Deputy Secretary-General Jan Eliasson addresses a press conference on the Secretary-General's roadmap on the large movement of migrants and refugees, and the launch of the 2015 revision of the International Migrant Stock report. SOURCE: UN PHOTO/ Evan Schneider

Deputy Secretary-General Jan Eliasson addresses a press conference on the Secretary-General’s roadmap on the large movement of migrants and refugees, and the launch of the 2015 revision of the International Migrant Stock report. SOURCE: UN PHOTO/ Evan Schneider

The report – titled Trends in International Migrant Stock: The 2015 Revision – was presented by Jan Eliasson, U.N. Deputy Secretary-General, along with Bela Hovy, Chief of the Migration Section of the Population Division, at the U.N. Department of Economic and Social Affairs (UN/DESA).

Bela Hovy, Chief of the Migration Section, Population Division, Department of Economic and Social Affairs (DESA), also addresses the press conference on the Secretary-General's roadmap on the large movement of migrants and refugees, and the launch of the 2015 revision of the International Migrant Stock report. SOURCE: UN PHOTO/ Evan Schneider

Bela Hovy, Chief of the Migration Section, Population Division, Department of Economic and Social Affairs (DESA), also addresses the press conference on the Secretary-General’s roadmap on the large movement of migrants and refugees, and the launch of the 2015 revision of the International Migrant Stock report. SOURCE: UN PHOTO/ Evan Schneider

Produced by the UN/DESA, the new dataset showed that nearly two thirds of all international migrants live in Europe (76 million), Asia (75 million), North America (54 million), Africa (21 million), Latin America and the Caribbean (9 million) and Oceania (8 million).

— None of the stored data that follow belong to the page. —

==> src/rtl/dmt_pkg.sv <==
package dmt_pkg;

  typedef enum logic [1:0] {
    MD_PWM  = 2'd0,
    MD_DCAP = 2'd1,
    MD_DTMR = 2'd2,
    MD_SCAP = 2'd3
  } tmr_mode_e;

  localparam int NFLAG = 4;
  localparam int FL_A  = 0;
  localparam int FL_B  = 1;
  localparam int FL_U1 = 2;
  localparam int FL_U2 = 3;

  localparam logic [NFLAG-1:0] MASK_IRQ_A = 4'b0101;
  localparam logic [NFLAG-1:0] MASK_IRQ_B = 4'b1010;

  // sticky flag update: set dominates clear
  function automatic logic [NFLAG-1:0] flag_next(input logic [NFLAG-1:0] cur,
                                                 input logic [NFLAG-1:0] set,
                                                 input logic [NFLAG-1:0] clr);
    return (cur & ~clr) | set;
  endfunction

  function automatic logic irq_of(input logic [NFLAG-1:0] flg,
                                  input logic [NFLAG-1:0] en,
                                  input logic [NFLAG-1:0] mask);
    return |(flg & en & mask);
  endfunction

endpackage

==> src/rtl/dmt_edge_det.sv <==
module dmt_edge_det #(
  parameter int SYNC = 2
) (
  input  logic clk,
  input  logic rst_n,
  input  logic pin,
  input  logic rise_sel,
  output logic evt
);
  localparam int LAST = SYNC;

  logic [LAST:0] sh;

  always_ff @(posedge clk or negedge rst_n) begin
    if (!rst_n) sh <= '0;
    else        sh <= {sh[LAST-1:0], pin};
  end

  logic cur_lvl, prev_lvl;
  assign cur_lvl  = sh[LAST-1];
  assign prev_lvl = sh[LAST];
  assign evt = rise_sel ? (cur_lvl & ~prev_lvl) : (~cur_lvl & prev_lvl);
endmodule

==> src/rtl/dmt_down_cnt.sv <==
module dmt_down_cnt #(
  parameter int W = 16
) (
  input  logic         clk,
  input  logic         rst_n,
  input  logic         tick,
  input  logic         load,
  input  logic [W-1:0] load_val,
  input  logic [W-1:0] rld_val,
  output logic [W-1:0] cnt,
  output logic         uf
);
  function automatic logic [W-1:0] step(input logic [W-1:0] cur,
                                        input logic [W-1:0] rld);
    return (cur == '0) ? rld : cur - 1'b1;
  endfunction

  assign uf = tick & ~load & (cnt == '0);

  always_ff @(posedge clk or negedge rst_n) begin
    if (!rst_n)    cnt <= '0;
    else if (load) cnt <= load_val;
    else if (tick) cnt <= step(cnt, rld_val);
  end
endmodule

==> src/rtl/dmt_flags.sv <==
module dmt_flags
  import dmt_pkg::*;
(
  input  logic             clk,
  input  logic             rst_n,
  input  logic [NFLAG-1:0] set,
  input  logic [NFLAG-1:0] clr,
  input  logic [NFLAG-1:0] en,
  output logic [NFLAG-1:0] flags,
  output logic             irq_a,
  output logic             irq_b
);
  always_ff @(posedge clk or negedge rst_n) begin
    if (!rst_n) flags <= '0;
    else        flags <= flag_next(flags, set, clr);
  end

  assign irq_a = irq_of(flags, en, MASK_IRQ_A);
  assign irq_b = irq_of(flags, en, MASK_IRQ_B);
endmodule

==> src/rtl/dual_mode_timer.sv <==
module dual_mode_timer
  import dmt_pkg::*;
#(
  parameter int W    = 16,
  parameter int SYNC = 2
) (
  input  logic         clk,
  input  logic         rst_n,
  input  logic [1:0]   mode,
  input  logic         tick1,
  input  logic         tick2,
  input  logic         ta_in,
  input  logic         tb_in,
  input  logic         ta_rise,
  input  logic         tb_rise,
  input  logic         wr_cnt1,
  input  logic         wr_cnt2,
  input  logic         wr_cra,
  input  logic         wr_crb,
  input  logic [W-1:0] wdata,
  input  logic [3:0]   int_en,
  input  logic [3:0]   flag_clr,
  output logic [W-1:0] cnt1_o,
  output logic [W-1:0] cnt2_o,
  output logic [W-1:0] cra_o,
  output logic [W-1:0] crb_o,
  output logic [3:0]   flags_o,
  output logic         irq_a,
  output logic         irq_b,
  output logic         ta_out,
  output logic         ta_oe
);
  localparam int NCNT = 2;
  localparam logic [W-1:0] ALL_ONES = '1;

  tmr_mode_e md;
  assign md = tmr_mode_e'(mode);

  logic is_pwm, is_dcap, is_dtmr, is_scap;
  assign is_pwm  = (md == MD_PWM);
  assign is_dcap = (md == MD_DCAP);
  assign is_dtmr = (md == MD_DTMR);
  assign is_scap = (md == MD_SCAP);

  // ---- pin edge detection ----
  logic evt_a, evt_b;
  dmt_edge_det #(.SYNC(SYNC)) u_edge_a (
    .clk(clk), .rst_n(rst_n), .pin(ta_in), .rise_sel(ta_rise), .evt(evt_a));
  dmt_edge_det #(.SYNC(SYNC)) u_edge_b (
    .clk(clk), .rst_n(rst_n), .pin(tb_in), .rise_sel(tb_rise), .evt(evt_b));

  logic cap_a, cap_b;
  assign cap_a = evt_a & (is_dcap | is_scap);
  assign cap_b = evt_b & is_dcap;

  // ---- registers A / B ----
  logic [W-1:0] cra_q, crb_q;
  logic [W-1:0] cnt [NCNT];

  always_ff @(posedge clk or negedge rst_n) begin
    if (!rst_n) begin
      cra_q <= '0;
      crb_q <= '0;
    end else begin
      if (wr_cra)     cra_q <= wdata;
      else if (cap_a) cra_q <= cnt[0];
      if (wr_crb)     crb_q <= wdata;
      else if (cap_b) crb_q <= cnt[0];
    end
  end

  // ---- pulse output state ----
  logic ta_q;

  // ---- reload selection per mode ----
  logic [W-1:0] rld [NCNT];
  always_comb begin
    unique case (md)
      MD_PWM:  rld[0] = ta_q ? crb_q : cra_q;
      MD_DTMR: rld[0] = cra_q;
      default: rld[0] = ALL_ONES;
    endcase
    rld[1] = (is_dtmr | is_scap) ? crb_q : ALL_ONES;
  end

  // ---- counters ----
  logic [NCNT-1:0] tick_v, load_v, uf_v;
  assign tick_v = {tick2, tick1};
  assign load_v = {wr_cnt2, wr_cnt1};

  for (genvar i = 0; i < NCNT; i++) begin : g_cnt
    dmt_down_cnt #(.W(W)) u_cnt (
      .clk(clk), .rst_n(rst_n),
      .tick(tick_v[i]), .load(load_v[i]),
      .load_val(wdata), .rld_val(rld[i]),
      .cnt(cnt[i]), .uf(uf_v[i]));
  end

  logic c1_uf, c2_uf;
  assign c1_uf = uf_v[0];
  assign c2_uf = uf_v[1];

  always_ff @(posedge clk or negedge rst_n) begin
    if (!rst_n)       ta_q <= 1'b0;
    else if (!is_pwm) ta_q <= 1'b0;
    else if (c1_uf)   ta_q <= ~ta_q;
  end

  // ---- flags ----
  logic [NFLAG-1:0] fset;
  always_comb begin
    fset        = '0;
    fset[FL_A]  = is_pwm ? (c1_uf & ~ta_q) : cap_a;
    fset[FL_B]  = is_pwm ? (c1_uf & ta_q)  : cap_b;
    fset[FL_U1] = c1_uf & ~is_pwm;
    fset[FL_U2] = c2_uf;
  end

  dmt_flags u_flags (
    .clk(clk), .rst_n(rst_n), .set(fset), .clr(flag_clr), .en(int_en),
    .flags(flags_o), .irq_a(irq_a), .irq_b(irq_b));

  assign cnt1_o = cnt[0];
  assign cnt2_o = cnt[1];
  assign cra_o  = cra_q;
  assign crb_o  = crb_q;
  assign ta_out = ta_q;
  assign ta_oe  = is_pwm;
endmodule

==> config.mk <==
export PLATFORM = sky130hd
export DESIGN_NAME = dual_mode_timer
export DESIGN_NICKNAME = d
export VERILOG_FILES = /design/src/rtl/dmt_pkg.sv /design/src/rtl/dmt_edge_det.sv /design/src/rtl/dmt_down_cnt.sv /design/src/rtl/dmt_flags.sv /design/src/rtl/dual_mode_timer.sv
export SDC_FILE = /design/constraint.sdc
export NUM_CORES = 1
export LEC_CHECK = 0
export CORE_ASPECT_RATIO = 1.25
export CORE_MARGIN = 5
export CORE_UTILIZATION = 42
export CTS_BUF_LIST = sky130_fd_sc_hd__clkbuf_4
export CTS_CLUSTER_SIZE = 20
export DETAILED_ROUTE_END_ITERATION = 6
export DONT_BUFFER_PORTS = 1
export PLACE_DENSITY = 0.55
export SYNTH_ARGS = -nofsm -noshare
export SYNTH_HDL_FRONTEND = slang
export SYNTH_HIERARCHICAL = 1
export SYNTH_SLANG_ARGS = --single-unit
==> constraint.sdc <==
create_clock -name clk -period 2.39 [get_ports clk]
set_clock_uncertainty 0.2 [all_clocks]
set_input_delay 0.239 -clock clk [delete_from_list [all_inputs] [get_ports clk]]
set_output_delay 0.239 -clock clk [all_outputs]
set_load 0.05 [all_outputs]
Word level (Yosys, flattened, before mapping). Index checks and enable logic that the tools add are counted.

Register bits after elaboration: 75. Input port bits: 38. Output and inout bits: 72. Logic and storage cells: 69.

$add $sub $neg: 2. Equal/unequal tests: 4. Mux-type cells: 19. Bitwise operators: 27. Reduce and logical (&&, ||, !) cells: 9.

Operators with widths (number): $mux 16 (12); $logic_not 16->1 (2); $pmux 16 s2 (1); $sub 16x1->16 const B (2); $and 1x1->1 (13); $and 4x4->4 (2); $not 1->1 (8); $reduce_bool 2->1 (4); $mux 1 (6); $eq 2x2->1 const B (2); $not 4->4 (1); $or 4x4->4 (1); $reduce_or 2->1 (2); $eq 2x1->1 const B (1); $logic_not 2->1 (1); $ne 2x1->1 const B (1); $or 1x1->1 (2).

Depth between registers and ports, before layout. Gate-level depths: netlist of run 1.

Depth in word-level cells: 6. Mapped depth: 11. Gate-level depth less buffers: 9.

Hierarchy. Netlist of run 1, hierarchy kept.

By module, submodules not included: dmt_down_cnt (times used 2, cells an instance 157, area each 1283.7 sq um, sequential area each 400.4 sq um); dual_mode_timer (times used 1, cells an instance 189, area each 2089.5 sq um, sequential area each 825.8 sq um); dmt_edge_det (times used 2, cells an instance 6, area each 97.6 sq um, sequential area each 75.1 sq um); dmt_flags (times used 1, cells an instance 14, area each 162.7 sq um, sequential area each 100.1 sq um).

Worst setup path before layout of run 1. Ideal clock, no wire load.

Kind: register to register. Start: register g_cnt[0].u_cnt.cnt[2]. End: register u_flags.flags[1]. Setup time: 0.065 ns. Arrival: 2.417 ns. Required time: 2.125 ns. Slack: -0.292 ns. Cell stages (with the launch flop): 11. Path buffers: 3. Period minus slack after synthesis: 2.682 ns. Cell sequence: dfrtp_1 -> buf_6 -> nor4_4 -> nand2_2 -> or2_1 -> buf_6 -> buf_6 -> nor2_1 -> nand3b_1 -> a21oi_1 -> a21o_1.

Cells in the longest elaborated chain, start to end: 5.

RTL lines: start, declared (RTL line dmt_down_cnt.sv:10) `output logic [W-1:0] cnt,`; start signal, assigned (RTL line dmt_down_cnt.sv:22) `else if (load) cnt <= load_val;`; start signal, assigned (RTL line dmt_down_cnt.sv:23) `else if (tick) cnt <= step(cnt, rld_val);`; $logic_not 16->1 (RTL line dmt_down_cnt.sv:18) `assign uf = tick & ~load & (cnt == '0);`; $and 1x1->1 (RTL line dmt_down_cnt.sv:18); net c1_uf (RTL line dual_mode_timer.sv:99) `logic c1_uf, c2_uf;`; $and 1x1->1 (RTL line dual_mode_timer.sv:114) `fset[FL_B] = is_pwm ? (c1_uf & ta_q) : cap_b;`; $mux 1 (RTL line dual_mode_timer.sv:114); net fset[1] (RTL line dual_mode_timer.sv:110) `logic [NFLAG-1:0] fset;`; $or 4x4->4 (RTL line dmt_pkg.sv:23) `return (cur & ~clr) | set;`; end signal, assigned (RTL line dmt_flags.sv:15) `else flags <= flag_next(flags, set, clr);`; end, declared (RTL line dmt_flags.sv:9) `output logic [NFLAG-1:0] flags,`.

The timed path passes the listed nets, and every way through them passes these cells. A chain may end at the register's enable or synchronous reset.

Worst setup path after layout of run 1.
Start: register g_cnt[0].u_cnt.cnt[1]. End: register g_cnt[0].u_cnt.cnt[8].

Cells in the longest elaborated chain, start to end: 4. Elaborated cells on any way between the ends: 5. Classes of those cells: 1 x add/sub; 3 x mux; 1 x reduce/logical.

RTL lines: $sub 16x1->16 / $logic_not 16->1 (equally long branches) (RTL line dmt_down_cnt.sv:15) `return (cur == '0) ? rld : cur - 1'b1;`; $mux 16 (*) (RTL line dmt_down_cnt.sv:15); $mux 16 (*) (RTL line dmt_down_cnt.sv:23); $mux 16 (*) (RTL line dmt_down_cnt.sv:22).

Mark *: on every way between the ends. The rest lies on a longest branch, timed or not. The select of a mux whose other input is x is not followed.

==> impl_metrics.csv, run 1 <==
group,metric,value,unit
status,outcome,"finished, final reports clean",
power_and_ir_drop,p_comb_share,30.2,%
route,routed_wl,16.6,mm
route,drt-initial-drc-count,370,
sta,setup_slack,0.124,ns
yosys,synth-warning-count,6,
floorplan,die_y,132,µm
finish,fin_util,50.7,%
finish,area_delta_synth_final,17.9,%
sta,period_needed,2.27,ns
setup_path,arrival,2.35,ns
floorplan,dieArea,14200,µm²
global_route,grt_remaining_overflow,0,
yosys,synth_area,5010,µm²
clock_tree,cts-root-buf,"clkbuf_4",
setup_path,critPathLaunchType,"flop",
global_route,antenna_found_initial,2,
power_and_ir_drop,power_frac_clock,22.8,%
yosys,syn_avg_cell_area,9.48,µm²
yosys,synth_commonest_cells,"dfrtp_1, o21ai_0, nor2_1",
yosys,seq_area_frac_synth,37.4,%
place,gp_congestion,0.910,
power_and_ir_drop,ir_drop,289,µV
global_route,grtUsageTotal,23.9,%
clock_tree,clkSinkCount,75,
floorplan,start_util,43.0,%
yosys,yosysTopAreaCell,"dfrtp_1",
clock_tree,clk_pin_slew,0.12,ns
place,dp_hpwl,11.6,mm
route,drc_errors,0,
floorplan,die_x,108,µm
clock_tree,cts_buffer_depth,2,
sta,final-setup-viol-count,0,
finish,fin_nets,632,
floorplan,boundaryPins,110,
yosys,ys_types,53,
sta,maxSlewViolCount,0,
yosys,syn_nets,571,
power_and_ir_drop,power.leakage,2.52,nW
setup_path,slowest_delay,0.43,ns
clock_tree,clk_latency,0.44,ns
global_route,grt_start_max_net_pins,76,
setup_path,setup.worst_path.class,"flop to flop",
clock_tree,htreeDepth,3,
setup_path,required,2.48,ns
sta,fin_crit_sh,94.8,%
place,dp_slack,0.0293,ns
route,antenna_left,0,
floorplan,core_area,11700,µm²
job,drv_cap,0,
place,dpl_cell_area,5390,µm²
floorplan,row_count,44,
global_route,grt_pass1_vias,4386,
setup_path,critPathBufInv,2,
setup_path,cp_top_family,"simple AND/OR/NAND/NOR gates",
setup_path,crit_chain,"inv_1 > ha_1 > nor2b_1 > nand3_1 > or2_4 > buf_4 > nor3_1 > o41ai_1",
power_and_ir_drop,power_frac_seq,47.0,%
clock_tree,cts_tree,"built",
clock_tree,cts_buffers,9,
sta,max_freq,441,MHz
yosys,async_flop_share,100,%
sta,worst_pin_slew,1.21,ns
place,dp_cells,706,
sta,grt_setup_unrepaired,"false",
power_and_ir_drop,p_total,3.94,mW
sta,final_hold_viol_count,0,
power_and_ir_drop,sw_frac_of_total,41.7,%
power_and_ir_drop,power_density,667,nW/µm²
yosys,ys_top_cells_by_area,"dfrtp_1, mux2i_1, mux2_4",
finish,drive_gt1_share,21.0,%
sta,slew_headroom,19.1,%
place,portBuffers,0,
yosys,ys_ff_latch,75,
setup_path,crit_fanout,9,
route,wl_per_cell,21.9,µm
yosys,synth_edf_count,0,
yosys,synth_most_common_cell,"dfrtp_1",
yosys,synthCells,529,
clock_tree,post_cts_buffers,0,
finish,finalNonFillerCells,757,
yosys,synthFlopType,"dfrtp_1",
finish,final_area,5910,µm²
route,firstDrtPassIters,6,
global_route,grt_pass1_wl,26.1,mm
route,num_vias,4428,
setup_path,worstSetupEndpointType,"flop",
power_and_ir_drop,p_switching,1.64,mW
worst_hold_path,hp-class,"input pin to flop",
power_and_ir_drop,internal_power,2.30,mW
route,via_per_inst,5.85,
setup_path,cpMaxStageDelayCell,"dfrtp_2",
yosys,synth_top_area_share,37.4,%
setup_path,regToRegSetupSlack,0.12,ns
==> registers in the layout (all words and copies together) (netlist names) <==
name	flops
cra_o	16
crb_o	16
g_cnt.u_cnt/cnt	32
ta_out	1
u_edge_a/sh	3
u_edge_b/sh	3
u_flags/flags	4
==> stage by stage <==
stage,setup TNS (ns),hold WS (ns)
CTS,0,0.00560
floorplan,-0.0241,-0.257
detailed placement,0,-0.253
global route,0,0.0391
finish,0,0.0273
global placement,0,-0.253
==> final timing paths <==
kind / startpoint / cells after the start / end
max: g_cnt[0].u_cnt/cnt[1] / 8 / g_cnt[0].u_cnt/cnt[8]
min: wr_cra / 4 / cra_o[15]
max reg2reg: g_cnt[0].u_cnt/cnt[1] / 8 / g_cnt[0].u_cnt/cnt[8]
min reg2reg: u_edge_b/sh[0] / 0 / u_edge_b/sh[1]
max in group asynchronous: rst_n / 2 / g_cnt[0].u_cnt/cnt[3]
min in group asynchronous: rst_n / 2 / g_cnt[1].u_cnt/cnt[3]
==> worst register-to-register path, stage by stage, from the launching register on <==
cell and delay [ns]:
dfrtp_2 0.43, inv_1 0.10, ha_1 0.17, nor2b_1 0.26, nand3_1 0.15, or2_4 0.34, buf_4 0.20, nor3_1 0.19
o41ai_1 0.09
==> area by class of cell <==
class	count	area, µm²
Antenna cell	1	2.50
Clock buffer	10	75.1
Clock inverter	6	80.1
Fill cell	1126	5760
Inverter	14	52.6
Multi-Input combinational cell	407	2880
Sequential cell	75	1880
Tap cell	161	201
Timing Repair Buffer	83	738
==> kinds of logic after synthesis <==
family / Yosys count / share of synthesized area, %
AO/OA/AOI/OAI: 116 / 15.1
XOR/XNOR: 13 / 2.27
adder cells (fa/ha/maj): 4 / 0.998
buffers and inverters: 47 / 5.66
flip-flops: 75 / 37.4
multiplexers: 66 / 15.2
AND/OR/NAND/NOR: 208 / 23.3
==> routing by layer <==
metal / wire (µm) / share of wire [%] / track usage (%) / vias up
met5: 11 / 0.066 / 0 / -
met4: 435 / 2.6 / 8.00 / 2
met3: 1120 / 6.7 / 5.19 / 31
met2: 8100 / 49 / 38.4 / 161
met1: 6930 / 42 / 31.7 / 2199
li1: - / - / - / 2035
==> placed cells by master, fill, tap and decap left out, types with 6 or more instances in the layout <==
master         netlist  layout
nor3b_1             14      14
o21ai_0             36      36
inv_1               13      13
dfrtp_1             75      70
nor2b_1             27      27
nand3_1             32      32
buf_4                2      48
a211o_1             18      18
o21ai_1              6       6
nor3_1              19      18
o41ai_1              6       6
dlygate4sd3_1        0      33
nand2b_1            21      21
a21oi_1             28      27
mux2_1               6       6
mux2i_1             28      28
mux2_2              18      18
nor2_1              35      34
nand2_1             29      29
xnor2_1             11      11
clkbuf_4             0      10
mux2_4              14      14
==> what timing repair did <==
action                     CTS  global route
hold endpoints to repair   146             0
hold buffers                34             0
setup endpoints to repair    1             6
resized for setup            1             3
==> power groups by stage <==
stage	sequential [mW]	combinational [mW]	clock [mW]
final	1.86	1.19	0.898
after global routing	1.87	1.28	0.972
after CTS	1.86	1.19	0.922
after detailed placement	1.88	1.04	0
after global placement	1.88	1.03	0
after floorplan	2.10	0.568	0
Power figures use the tool's default switching activity.
==> run 2, diff against run 1 <==
--- a/config.mk
+++ b/config.mk
@@ -12,7 +12,7 @@
 export CTS_CLUSTER_SIZE = 20
 export DETAILED_ROUTE_END_ITERATION = 6
 export DONT_BUFFER_PORTS = 1
-export PLACE_DENSITY = 0.55
+export PLACE_DENSITY = 0.57
 export SYNTH_ARGS = -nofsm -noshare
 export SYNTH_HDL_FRONTEND = slang
 export SYNTH_HIERARCHICAL = 1
==> constraint.sdc (replaced) <==
create_clock -name clk -period 2.1 [get_ports clk]
set_clock_uncertainty 0.2 [all_clocks]
set_input_delay 0.21 -clock clk [delete_from_list [all_inputs] [get_ports clk]]
set_output_delay 0.21 -clock clk [all_outputs]
set_load 0.05 [all_outputs]
==> impl_metrics.csv, run 2 (same netlist as run 1, synthesis figures left out) <==
group,metric,value,unit
status,outcome,"finished, violations left",
status,violations,"negative setup slack",
sta,final-setup-viol-count,2,
clock_tree,clk_latency,0.45,ns
power_and_ir_drop,power_density,693,nW/µm²
place,portBuffers,0,
route,routed_wl,17.5,mm
floorplan,core_area,11700,µm²
sta,fin_crit_sh,101,%
setup_path,cp-startpoint,"g_cnt[0].u_cnt/cnt[5]",
floorplan,row_count,44,
floorplan,start_util,43.0,%
power_and_ir_drop,p_switching,1.94,mW
place,gp_congestion,0.923,
setup_path,setup.worst_path.class,"flop to flop",
sta,max_freq,469,MHz
finish,register_area,1890,µm²
power_and_ir_drop,internal_power,2.61,mW
clock_tree,cts_buffers,9,
finish,largest_register_ffs,32,
power_and_ir_drop,p_comb_share,36.5,%
power_and_ir_drop,sw_frac_of_total,42.6,%
sta,worst_pin_slew,1.28,ns
place,dpl_cell_area,5650,µm²
route,num_vias,4692,
finish,multi_input_area,3050,µm²
finish,drive_gt1_share,28.9,%
clock_tree,clkSinkCount,75,
clock_tree,cts-root-buf,"clkbuf_4",
power_and_ir_drop,power_frac_seq,43.8,%
finish,fin_nets,685,
global_route,grtUsageTotal,24.7,%
global_route,grt_pass1_wl,27.3,mm
sta,maxSlewViolCount,0,
global_route,grt_start_max_net_pins,76,
finish,nFillCells,1068,
power_and_ir_drop,ir_drop,370,µV
sta,whs,0.0270,ns
finish,final_common_cell,"buf_4",
setup_path,arrival,2.26,ns
sta,grt_setup_unrepaired,"true",
clock_tree,cts_buffer_depth,2,
route,wl_per_cell,21.6,µm
sta,tns,-0.0540,ns
finish,top_register,"g_cnt.u_cnt/cnt",
floorplan,dieArea,14200,µm²
clock_tree,cts_tree,"built",
route,drc_errors,0,
finish,final_cell_mix,"buf_4, dfrtp_1, dlygate4sd3_1",
global_route,antenna_found_initial,2,
clock_tree,htreeDepth,3,
sta,slew_headroom,14.3,%
setup_path,worstSetupEndpointType,"flop",
setup_path,crit_fanout,6,
route,via_per_inst,5.79,
job,drv_cap,0,
sta,final_hold_viol_count,0,
worst_hold_path,hold_path.startpoint,"mode[1]",
worst_hold_path,hp-class,"input pin to flop",
finish,final_area,6550,µm²
power_and_ir_drop,power.leakage,2.79,nW
route,firstDrtPassIters,7,
global_route,grt_remaining_overflow,0,
floorplan,die_y,132,µm
floorplan,die_x,108,µm
sta,setup_slack,-0.0314,ns
sta,period_needed,2.13,ns
power_and_ir_drop,power_frac_clock,19.7,%
clock_tree,clk_pin_slew,0.12,ns
setup_path,required,2.23,ns
finish,area_delta_synth_final,30.6,%
route,antenna_left,0,
place,dp_hpwl,11.7,mm
floorplan,boundaryPins,110,
route,drt-initial-drc-count,363,
setup_path,timing.rr.start,"g_cnt[0].u_cnt/cnt[5]",
setup_path,critPathLaunchType,"flop",
global_route,grt_pass1_vias,4788,
run 2: cell types whose count changed in the layout (fill, tap and decap cells not counted), moves of 6 or more:
cell,change
dlygate4sd3_1,+19
buf_4,+29
dfrtp_1,-6
dfrtp_2,+6
run 2: worst paths after layout:
| kind | to | slack, ns | cells after the start |
|---|---|---|---|
| max | g_cnt[0].u_cnt/cnt[5] | -0.03 | 6 |
| min | g_cnt[0].u_cnt/cnt[10] | 0.03 | 5 |
| max reg2reg | g_cnt[0].u_cnt/cnt[5] | -0.03 | 6 |
| min reg2reg | u_edge_b/sh[1] | 0.16 | 0 |
| max in group asynchronous | g_cnt[1].u_cnt/cnt[0] | 1.23 | 2 |
| min in group asynchronous | g_cnt[1].u_cnt/cnt[6] | 0.08 | 2 |
run 2: power groups by stage:
stage / registers (mW) / clock network (mW) / logic (mW)
floorplan: 2.39 / 0 / 0.654
global placement: 2.00 / 0 / 1.39
detailed placement: 2.01 / 0 / 1.41
CTS: 1.98 / 0.903 / 1.61
global route: 2.00 / 0.979 / 1.76
finish: 1.99 / 0.895 / 1.66
run 2: layout make-up:
type	instances	share of cell area, %
antenna	2	0.0764
clock buffer	9	1.03
clock inverter	7	0.898
inverter	14	0.802
multi-input combinational	407	46.6
sequential	75	28.9
tap	161	3.08
timing repair buffer	136	18.7
run 2: per-stage QoR:
stage	instances	utilization, %	total power, mW	worst slack, ns
after CTS	804	54.5	4.49	0.00985
after global placement	732	48.4	3.39	0.0522
after detailed placement	732	48.4	3.42	-0.0256
after floorplan	529	-	3.05	-0.301
final	811	56.1	4.54	-0.0314
after global routing	810	56.1	4.75	-0.0660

The United States hosts the largest number of international migrants (47 million), which equals to one fifth of the world’s total, according to UN figures.

Trailing behind the United States are Germany and Russia, with 12 million respectively, Saudi Arabia with 10 million, the United Kingdom with nine, and the United Arab Emirates with eight million.

Drawing attention to refugees, Eliasson noted how particularly relevant migration is for population growth. “Between 2000 and 2015, positive net migration contributed to 42 percent of population growth in North America and 32 percent in Oceania. In Europe the size of the population would have fallen in the absence of a positive net migration”.

The international community, he said, must focus more on the “positive narratives of international migrations”, such as remittances, exchange of international labour and the economic contribution of migrants to both the country of origins and the recipient country.

Currently, the three main countries with the highest outflow of refugees are Syria, Afghanistan and Somalia, where the population is forced to flee due to political conflicts and lack of infrastructures, social and public services for men, women and children, said Eliasson.

“Migration should be safe, orderly and regular” – he said- “although we have seen that this is not the case today.” He highlighted the need to design good policies in the host countries, and ultimately solve the problems in the countries of origin.

It is also necessary to support countries of transitions, such as Lebanon, Jordan and Turkey, in developing the adequate infrastructures and humanitarian responses to welcome refugees, said Eliasson.

Reinforcing this view, Hovy said: “It is important all these groups of migrants have rights, especially the right of refugees not to return to their countries where their life and their routine is at risk, and the right to seek asylum”.

Back in November 2015, U.N. Secretary-General, Ban Ki-moon, announced the need for a roadmap on the large movement of migrants and refugees.

As part of Ban’s roadmap, three other meetings are schedule to take place in 2016:

First, the UN, along with UK, Kuwait, Germany and Norway will address the fourth Financial International Humanitarian Pledging Conference for Syria, on February 4, in London.

Second, the Office of the U.N. High Commission for Refugees (UNHCR) will hold a conference in Geneva on March 30 on resettling Syrian refugees. Third, the international community will gather at the World Humanitarian Summit, on May 23-24 in Turkey.